*Directions*
Beginning with the line below that contains "cts.sinks=4" and ending with the line that contains "compound gates | 13 | 13", copy every line exactly. Copy nothing else.

--- Provided data Enclosed Below ---

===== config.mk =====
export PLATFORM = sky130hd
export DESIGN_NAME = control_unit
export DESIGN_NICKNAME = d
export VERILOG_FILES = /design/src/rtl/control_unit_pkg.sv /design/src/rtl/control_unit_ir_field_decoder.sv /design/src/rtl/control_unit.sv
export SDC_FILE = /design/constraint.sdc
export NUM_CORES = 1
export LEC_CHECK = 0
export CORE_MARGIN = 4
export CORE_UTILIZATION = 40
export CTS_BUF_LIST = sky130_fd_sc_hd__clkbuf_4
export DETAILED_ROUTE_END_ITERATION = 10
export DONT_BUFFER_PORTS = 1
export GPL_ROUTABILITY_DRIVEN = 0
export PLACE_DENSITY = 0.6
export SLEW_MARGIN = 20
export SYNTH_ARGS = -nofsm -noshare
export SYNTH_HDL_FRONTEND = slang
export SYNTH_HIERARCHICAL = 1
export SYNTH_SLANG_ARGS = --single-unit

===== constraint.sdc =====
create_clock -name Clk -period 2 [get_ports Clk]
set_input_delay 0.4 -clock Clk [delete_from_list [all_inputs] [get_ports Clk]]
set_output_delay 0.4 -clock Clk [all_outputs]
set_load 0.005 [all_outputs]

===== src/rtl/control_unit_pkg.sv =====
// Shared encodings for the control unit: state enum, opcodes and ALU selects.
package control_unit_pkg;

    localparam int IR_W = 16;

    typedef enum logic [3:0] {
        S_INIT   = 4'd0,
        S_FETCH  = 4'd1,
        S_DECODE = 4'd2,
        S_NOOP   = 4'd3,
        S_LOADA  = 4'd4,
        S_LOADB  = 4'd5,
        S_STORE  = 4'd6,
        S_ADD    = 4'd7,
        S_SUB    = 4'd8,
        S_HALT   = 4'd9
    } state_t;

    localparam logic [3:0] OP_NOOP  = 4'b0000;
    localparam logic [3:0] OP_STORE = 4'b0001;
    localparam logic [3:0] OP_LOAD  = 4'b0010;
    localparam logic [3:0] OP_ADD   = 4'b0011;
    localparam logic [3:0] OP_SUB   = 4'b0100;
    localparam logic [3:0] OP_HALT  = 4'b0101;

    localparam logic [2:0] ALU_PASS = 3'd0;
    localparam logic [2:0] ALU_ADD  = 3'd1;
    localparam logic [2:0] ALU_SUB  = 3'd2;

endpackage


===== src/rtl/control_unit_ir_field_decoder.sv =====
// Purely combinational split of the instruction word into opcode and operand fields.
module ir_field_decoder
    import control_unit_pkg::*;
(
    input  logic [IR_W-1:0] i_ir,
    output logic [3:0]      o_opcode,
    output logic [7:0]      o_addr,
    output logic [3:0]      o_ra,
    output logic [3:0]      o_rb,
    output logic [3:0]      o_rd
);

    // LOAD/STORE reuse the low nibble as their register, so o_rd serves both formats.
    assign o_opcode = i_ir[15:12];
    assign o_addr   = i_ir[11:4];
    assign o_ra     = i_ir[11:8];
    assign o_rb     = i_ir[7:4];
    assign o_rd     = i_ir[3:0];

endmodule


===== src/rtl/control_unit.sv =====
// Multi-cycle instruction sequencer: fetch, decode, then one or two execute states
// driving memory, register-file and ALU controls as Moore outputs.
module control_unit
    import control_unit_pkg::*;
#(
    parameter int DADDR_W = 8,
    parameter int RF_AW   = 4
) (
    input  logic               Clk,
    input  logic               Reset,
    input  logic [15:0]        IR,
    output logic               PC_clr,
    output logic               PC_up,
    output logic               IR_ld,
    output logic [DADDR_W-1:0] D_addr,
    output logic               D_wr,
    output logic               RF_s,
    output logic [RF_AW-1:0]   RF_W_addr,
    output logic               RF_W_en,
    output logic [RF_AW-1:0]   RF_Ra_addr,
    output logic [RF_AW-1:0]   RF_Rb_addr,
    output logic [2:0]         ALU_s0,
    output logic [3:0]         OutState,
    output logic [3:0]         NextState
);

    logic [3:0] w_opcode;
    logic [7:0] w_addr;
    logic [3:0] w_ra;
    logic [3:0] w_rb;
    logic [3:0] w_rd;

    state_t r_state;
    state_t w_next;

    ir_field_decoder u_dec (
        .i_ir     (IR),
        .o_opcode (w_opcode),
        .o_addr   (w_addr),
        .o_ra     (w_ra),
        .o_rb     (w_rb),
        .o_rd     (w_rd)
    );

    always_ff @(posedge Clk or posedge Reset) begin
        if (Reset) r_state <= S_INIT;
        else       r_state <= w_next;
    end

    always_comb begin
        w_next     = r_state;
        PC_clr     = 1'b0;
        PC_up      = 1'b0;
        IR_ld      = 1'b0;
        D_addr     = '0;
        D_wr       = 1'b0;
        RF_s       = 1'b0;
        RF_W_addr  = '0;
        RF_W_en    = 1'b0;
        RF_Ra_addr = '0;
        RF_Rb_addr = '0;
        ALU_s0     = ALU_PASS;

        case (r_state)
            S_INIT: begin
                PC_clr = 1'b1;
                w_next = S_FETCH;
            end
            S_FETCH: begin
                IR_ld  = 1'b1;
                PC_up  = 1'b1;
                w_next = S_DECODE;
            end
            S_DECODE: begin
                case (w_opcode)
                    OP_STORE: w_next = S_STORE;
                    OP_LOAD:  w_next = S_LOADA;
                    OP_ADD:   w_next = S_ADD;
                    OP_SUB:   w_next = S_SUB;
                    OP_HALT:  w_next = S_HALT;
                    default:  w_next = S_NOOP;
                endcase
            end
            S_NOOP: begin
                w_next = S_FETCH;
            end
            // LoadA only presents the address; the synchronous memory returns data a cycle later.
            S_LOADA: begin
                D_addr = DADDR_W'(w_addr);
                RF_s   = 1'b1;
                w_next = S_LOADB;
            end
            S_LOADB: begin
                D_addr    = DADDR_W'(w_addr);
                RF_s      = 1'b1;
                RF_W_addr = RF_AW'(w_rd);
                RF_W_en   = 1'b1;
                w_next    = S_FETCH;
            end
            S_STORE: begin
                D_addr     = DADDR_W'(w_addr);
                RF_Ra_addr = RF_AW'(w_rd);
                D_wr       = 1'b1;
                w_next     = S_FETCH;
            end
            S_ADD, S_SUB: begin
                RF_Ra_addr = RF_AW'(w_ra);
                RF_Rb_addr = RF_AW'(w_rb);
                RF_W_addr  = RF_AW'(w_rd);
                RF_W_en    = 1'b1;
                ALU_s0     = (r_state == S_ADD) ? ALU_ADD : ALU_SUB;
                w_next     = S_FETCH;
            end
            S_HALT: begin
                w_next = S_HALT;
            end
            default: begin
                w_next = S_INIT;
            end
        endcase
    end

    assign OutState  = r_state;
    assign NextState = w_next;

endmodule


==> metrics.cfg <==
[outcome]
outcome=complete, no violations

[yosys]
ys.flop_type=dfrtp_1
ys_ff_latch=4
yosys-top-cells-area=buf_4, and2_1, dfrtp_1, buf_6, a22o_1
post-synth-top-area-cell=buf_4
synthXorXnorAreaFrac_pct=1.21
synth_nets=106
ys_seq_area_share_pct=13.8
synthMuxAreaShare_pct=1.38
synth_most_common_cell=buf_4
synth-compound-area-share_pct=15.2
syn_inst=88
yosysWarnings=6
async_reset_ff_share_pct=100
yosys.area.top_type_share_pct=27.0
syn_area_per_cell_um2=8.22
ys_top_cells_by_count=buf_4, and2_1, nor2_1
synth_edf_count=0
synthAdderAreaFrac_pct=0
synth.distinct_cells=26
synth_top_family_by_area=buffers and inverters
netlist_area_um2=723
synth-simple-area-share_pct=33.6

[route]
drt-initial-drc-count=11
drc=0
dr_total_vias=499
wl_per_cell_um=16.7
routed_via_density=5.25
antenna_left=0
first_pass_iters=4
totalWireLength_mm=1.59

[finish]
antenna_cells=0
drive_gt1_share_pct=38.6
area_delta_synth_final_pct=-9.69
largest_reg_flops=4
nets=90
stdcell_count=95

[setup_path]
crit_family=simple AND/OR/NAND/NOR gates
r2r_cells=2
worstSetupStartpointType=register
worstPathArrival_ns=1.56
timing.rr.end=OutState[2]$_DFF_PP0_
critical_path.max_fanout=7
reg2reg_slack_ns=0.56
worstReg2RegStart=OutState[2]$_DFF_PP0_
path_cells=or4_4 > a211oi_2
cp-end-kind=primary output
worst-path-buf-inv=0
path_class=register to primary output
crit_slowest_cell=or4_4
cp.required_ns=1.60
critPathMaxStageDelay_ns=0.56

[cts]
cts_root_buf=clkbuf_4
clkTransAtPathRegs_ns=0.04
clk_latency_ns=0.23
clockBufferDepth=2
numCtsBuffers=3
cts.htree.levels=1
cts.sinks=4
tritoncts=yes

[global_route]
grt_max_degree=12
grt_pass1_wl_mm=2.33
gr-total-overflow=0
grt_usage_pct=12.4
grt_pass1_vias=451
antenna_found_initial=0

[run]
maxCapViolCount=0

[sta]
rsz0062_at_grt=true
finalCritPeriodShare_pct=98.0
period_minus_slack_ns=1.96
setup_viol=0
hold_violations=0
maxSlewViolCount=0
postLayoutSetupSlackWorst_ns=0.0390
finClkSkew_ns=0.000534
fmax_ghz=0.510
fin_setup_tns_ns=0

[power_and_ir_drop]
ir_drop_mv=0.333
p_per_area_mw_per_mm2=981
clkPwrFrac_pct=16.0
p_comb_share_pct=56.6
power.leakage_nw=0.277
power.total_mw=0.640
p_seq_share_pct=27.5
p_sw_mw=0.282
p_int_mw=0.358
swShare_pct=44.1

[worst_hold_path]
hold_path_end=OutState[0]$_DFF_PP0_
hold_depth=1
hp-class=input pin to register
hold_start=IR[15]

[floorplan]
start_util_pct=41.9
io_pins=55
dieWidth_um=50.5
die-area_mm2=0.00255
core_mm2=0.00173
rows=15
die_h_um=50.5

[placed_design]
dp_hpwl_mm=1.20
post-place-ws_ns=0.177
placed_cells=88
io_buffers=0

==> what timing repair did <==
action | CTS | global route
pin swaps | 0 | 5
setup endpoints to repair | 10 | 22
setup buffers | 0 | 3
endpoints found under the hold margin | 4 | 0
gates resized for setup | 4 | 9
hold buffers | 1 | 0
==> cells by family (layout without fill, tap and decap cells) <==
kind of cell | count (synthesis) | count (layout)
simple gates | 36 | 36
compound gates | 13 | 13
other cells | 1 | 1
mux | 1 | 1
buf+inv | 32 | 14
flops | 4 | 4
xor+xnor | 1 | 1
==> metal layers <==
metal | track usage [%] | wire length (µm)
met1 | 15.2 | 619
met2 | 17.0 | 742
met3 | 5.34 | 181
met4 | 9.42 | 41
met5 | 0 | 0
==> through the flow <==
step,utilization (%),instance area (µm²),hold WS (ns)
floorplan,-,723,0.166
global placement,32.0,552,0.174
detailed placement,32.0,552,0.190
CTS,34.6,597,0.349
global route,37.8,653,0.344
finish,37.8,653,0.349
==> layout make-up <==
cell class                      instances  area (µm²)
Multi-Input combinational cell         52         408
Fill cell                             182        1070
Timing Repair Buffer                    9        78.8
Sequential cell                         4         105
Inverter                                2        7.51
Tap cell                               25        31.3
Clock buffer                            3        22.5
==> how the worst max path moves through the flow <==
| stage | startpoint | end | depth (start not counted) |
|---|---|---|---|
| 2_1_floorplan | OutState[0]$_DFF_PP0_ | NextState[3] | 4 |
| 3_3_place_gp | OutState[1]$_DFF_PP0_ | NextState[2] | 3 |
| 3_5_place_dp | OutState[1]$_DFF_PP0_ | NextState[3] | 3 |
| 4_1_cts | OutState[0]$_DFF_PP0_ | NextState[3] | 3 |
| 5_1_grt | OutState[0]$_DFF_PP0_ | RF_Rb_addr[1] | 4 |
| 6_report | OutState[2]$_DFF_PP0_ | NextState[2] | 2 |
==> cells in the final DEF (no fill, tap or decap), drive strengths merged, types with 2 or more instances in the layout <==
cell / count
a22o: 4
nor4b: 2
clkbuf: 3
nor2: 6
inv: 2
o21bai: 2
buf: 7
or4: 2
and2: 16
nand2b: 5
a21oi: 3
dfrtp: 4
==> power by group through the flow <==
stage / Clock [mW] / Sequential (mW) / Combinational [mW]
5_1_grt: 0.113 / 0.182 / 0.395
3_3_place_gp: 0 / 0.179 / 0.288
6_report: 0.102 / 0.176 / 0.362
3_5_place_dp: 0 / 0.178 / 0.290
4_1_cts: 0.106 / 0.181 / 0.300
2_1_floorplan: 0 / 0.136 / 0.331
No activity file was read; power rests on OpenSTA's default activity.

--- End of Enclosed Provided data ---
--- Provided data Enclosed Below ---

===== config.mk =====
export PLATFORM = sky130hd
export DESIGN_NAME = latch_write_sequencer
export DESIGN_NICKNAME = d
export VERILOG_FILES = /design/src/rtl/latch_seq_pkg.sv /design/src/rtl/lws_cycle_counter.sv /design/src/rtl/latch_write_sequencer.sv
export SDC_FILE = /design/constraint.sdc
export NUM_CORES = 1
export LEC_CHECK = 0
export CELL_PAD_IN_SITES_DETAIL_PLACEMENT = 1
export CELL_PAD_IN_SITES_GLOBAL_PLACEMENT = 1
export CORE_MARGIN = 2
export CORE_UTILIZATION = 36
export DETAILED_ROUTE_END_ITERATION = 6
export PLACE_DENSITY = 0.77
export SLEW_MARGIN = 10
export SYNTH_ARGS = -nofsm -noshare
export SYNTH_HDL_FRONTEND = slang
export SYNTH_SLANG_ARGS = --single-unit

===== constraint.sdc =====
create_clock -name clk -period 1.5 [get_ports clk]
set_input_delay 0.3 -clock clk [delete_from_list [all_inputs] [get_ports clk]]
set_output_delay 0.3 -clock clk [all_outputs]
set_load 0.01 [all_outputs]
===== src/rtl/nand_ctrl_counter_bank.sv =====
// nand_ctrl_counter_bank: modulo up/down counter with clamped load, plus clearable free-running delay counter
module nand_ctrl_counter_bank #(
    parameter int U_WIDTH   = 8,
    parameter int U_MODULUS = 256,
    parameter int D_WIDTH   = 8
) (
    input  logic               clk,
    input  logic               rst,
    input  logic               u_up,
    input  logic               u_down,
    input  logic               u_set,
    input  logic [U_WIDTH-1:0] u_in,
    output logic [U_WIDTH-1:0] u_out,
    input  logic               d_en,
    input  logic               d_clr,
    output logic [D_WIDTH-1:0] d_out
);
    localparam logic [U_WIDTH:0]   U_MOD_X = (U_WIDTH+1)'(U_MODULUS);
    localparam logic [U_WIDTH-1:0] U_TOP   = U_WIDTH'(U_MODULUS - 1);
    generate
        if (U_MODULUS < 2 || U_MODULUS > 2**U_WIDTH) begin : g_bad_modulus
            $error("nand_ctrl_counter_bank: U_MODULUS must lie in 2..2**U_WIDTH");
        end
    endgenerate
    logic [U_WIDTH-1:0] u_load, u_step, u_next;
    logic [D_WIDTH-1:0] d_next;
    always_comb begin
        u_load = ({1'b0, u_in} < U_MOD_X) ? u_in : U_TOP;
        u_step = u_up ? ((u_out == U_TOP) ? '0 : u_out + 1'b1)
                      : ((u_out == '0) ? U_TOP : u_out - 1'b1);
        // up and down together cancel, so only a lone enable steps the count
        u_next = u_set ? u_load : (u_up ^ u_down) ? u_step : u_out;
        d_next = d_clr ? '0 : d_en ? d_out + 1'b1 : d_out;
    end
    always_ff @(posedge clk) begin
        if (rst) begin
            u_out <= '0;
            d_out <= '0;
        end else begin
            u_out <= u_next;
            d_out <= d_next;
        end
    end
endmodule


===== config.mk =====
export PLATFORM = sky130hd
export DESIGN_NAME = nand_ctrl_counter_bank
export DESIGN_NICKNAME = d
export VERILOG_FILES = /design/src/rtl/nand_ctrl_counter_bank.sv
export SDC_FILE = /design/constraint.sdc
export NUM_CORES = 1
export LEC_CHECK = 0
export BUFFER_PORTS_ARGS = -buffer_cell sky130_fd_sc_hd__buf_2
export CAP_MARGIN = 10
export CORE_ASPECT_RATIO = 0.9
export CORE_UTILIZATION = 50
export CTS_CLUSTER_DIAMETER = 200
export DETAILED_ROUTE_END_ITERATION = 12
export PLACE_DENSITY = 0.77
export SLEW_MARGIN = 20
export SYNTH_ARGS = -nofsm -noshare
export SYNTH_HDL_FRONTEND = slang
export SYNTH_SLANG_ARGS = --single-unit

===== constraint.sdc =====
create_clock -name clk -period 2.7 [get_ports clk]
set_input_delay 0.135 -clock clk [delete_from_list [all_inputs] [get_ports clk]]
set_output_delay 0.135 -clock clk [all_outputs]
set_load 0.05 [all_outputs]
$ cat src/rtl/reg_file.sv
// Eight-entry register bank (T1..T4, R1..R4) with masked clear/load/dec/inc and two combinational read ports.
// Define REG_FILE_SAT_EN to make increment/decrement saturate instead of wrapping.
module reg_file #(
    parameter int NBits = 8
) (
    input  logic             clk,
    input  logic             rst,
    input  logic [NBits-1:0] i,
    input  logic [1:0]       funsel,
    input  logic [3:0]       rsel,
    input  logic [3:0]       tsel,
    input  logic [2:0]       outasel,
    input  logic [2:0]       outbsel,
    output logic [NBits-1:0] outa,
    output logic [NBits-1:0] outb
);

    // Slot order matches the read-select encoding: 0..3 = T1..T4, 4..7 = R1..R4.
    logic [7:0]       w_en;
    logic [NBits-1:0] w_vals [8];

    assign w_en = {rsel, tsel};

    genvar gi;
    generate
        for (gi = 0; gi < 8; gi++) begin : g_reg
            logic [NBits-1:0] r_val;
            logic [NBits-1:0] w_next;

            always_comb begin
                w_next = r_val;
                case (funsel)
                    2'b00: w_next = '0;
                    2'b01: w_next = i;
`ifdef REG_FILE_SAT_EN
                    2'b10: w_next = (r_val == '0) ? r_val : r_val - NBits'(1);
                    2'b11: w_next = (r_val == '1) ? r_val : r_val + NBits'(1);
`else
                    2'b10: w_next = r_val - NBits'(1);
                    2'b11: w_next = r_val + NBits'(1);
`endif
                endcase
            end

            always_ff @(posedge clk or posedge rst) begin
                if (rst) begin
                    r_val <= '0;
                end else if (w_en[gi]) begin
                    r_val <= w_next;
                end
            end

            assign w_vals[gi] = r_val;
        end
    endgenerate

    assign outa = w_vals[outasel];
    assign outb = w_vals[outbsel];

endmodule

--- End of Enclosed Provided data ---

*Answer section*
cts.sinks=4
tritoncts=yes

[global_route]
grt_max_degree=12
grt_pass1_wl_mm=2.33
gr-total-overflow=0
grt_usage_pct=12.4
grt_pass1_vias=451
antenna_found_initial=0

[run]
maxCapViolCount=0

[sta]
rsz0062_at_grt=true
finalCritPeriodShare_pct=98.0
period_minus_slack_ns=1.96
setup_viol=0
hold_violations=0
maxSlewViolCount=0
postLayoutSetupSlackWorst_ns=0.0390
finClkSkew_ns=0.000534
fmax_ghz=0.510
fin_setup_tns_ns=0

[power_and_ir_drop]
ir_drop_mv=0.333
p_per_area_mw_per_mm2=981
clkPwrFrac_pct=16.0
p_comb_share_pct=56.6
power.leakage_nw=0.277
power.total_mw=0.640
p_seq_share_pct=27.5
p_sw_mw=0.282
p_int_mw=0.358
swShare_pct=44.1

[worst_hold_path]
hold_path_end=OutState[0]$_DFF_PP0_
hold_depth=1
hp-class=input pin to register
hold_start=IR[15]

[floorplan]
start_util_pct=41.9
io_pins=55
dieWidth_um=50.5
die-area_mm2=0.00255
core_mm2=0.00173
rows=15
die_h_um=50.5

[placed_design]
dp_hpwl_mm=1.20
post-place-ws_ns=0.177
placed_cells=88
io_buffers=0

==> what timing repair did <==
action | CTS | global route
pin swaps | 0 | 5
setup endpoints to repair | 10 | 22
setup buffers | 0 | 3
endpoints found under the hold margin | 4 | 0
gates resized for setup | 4 | 9
hold buffers | 1 | 0
==> cells by family (layout without fill, tap and decap cells) <==
kind of cell | count (synthesis) | count (layout)
simple gates | 36 | 36
compound gates | 13 | 13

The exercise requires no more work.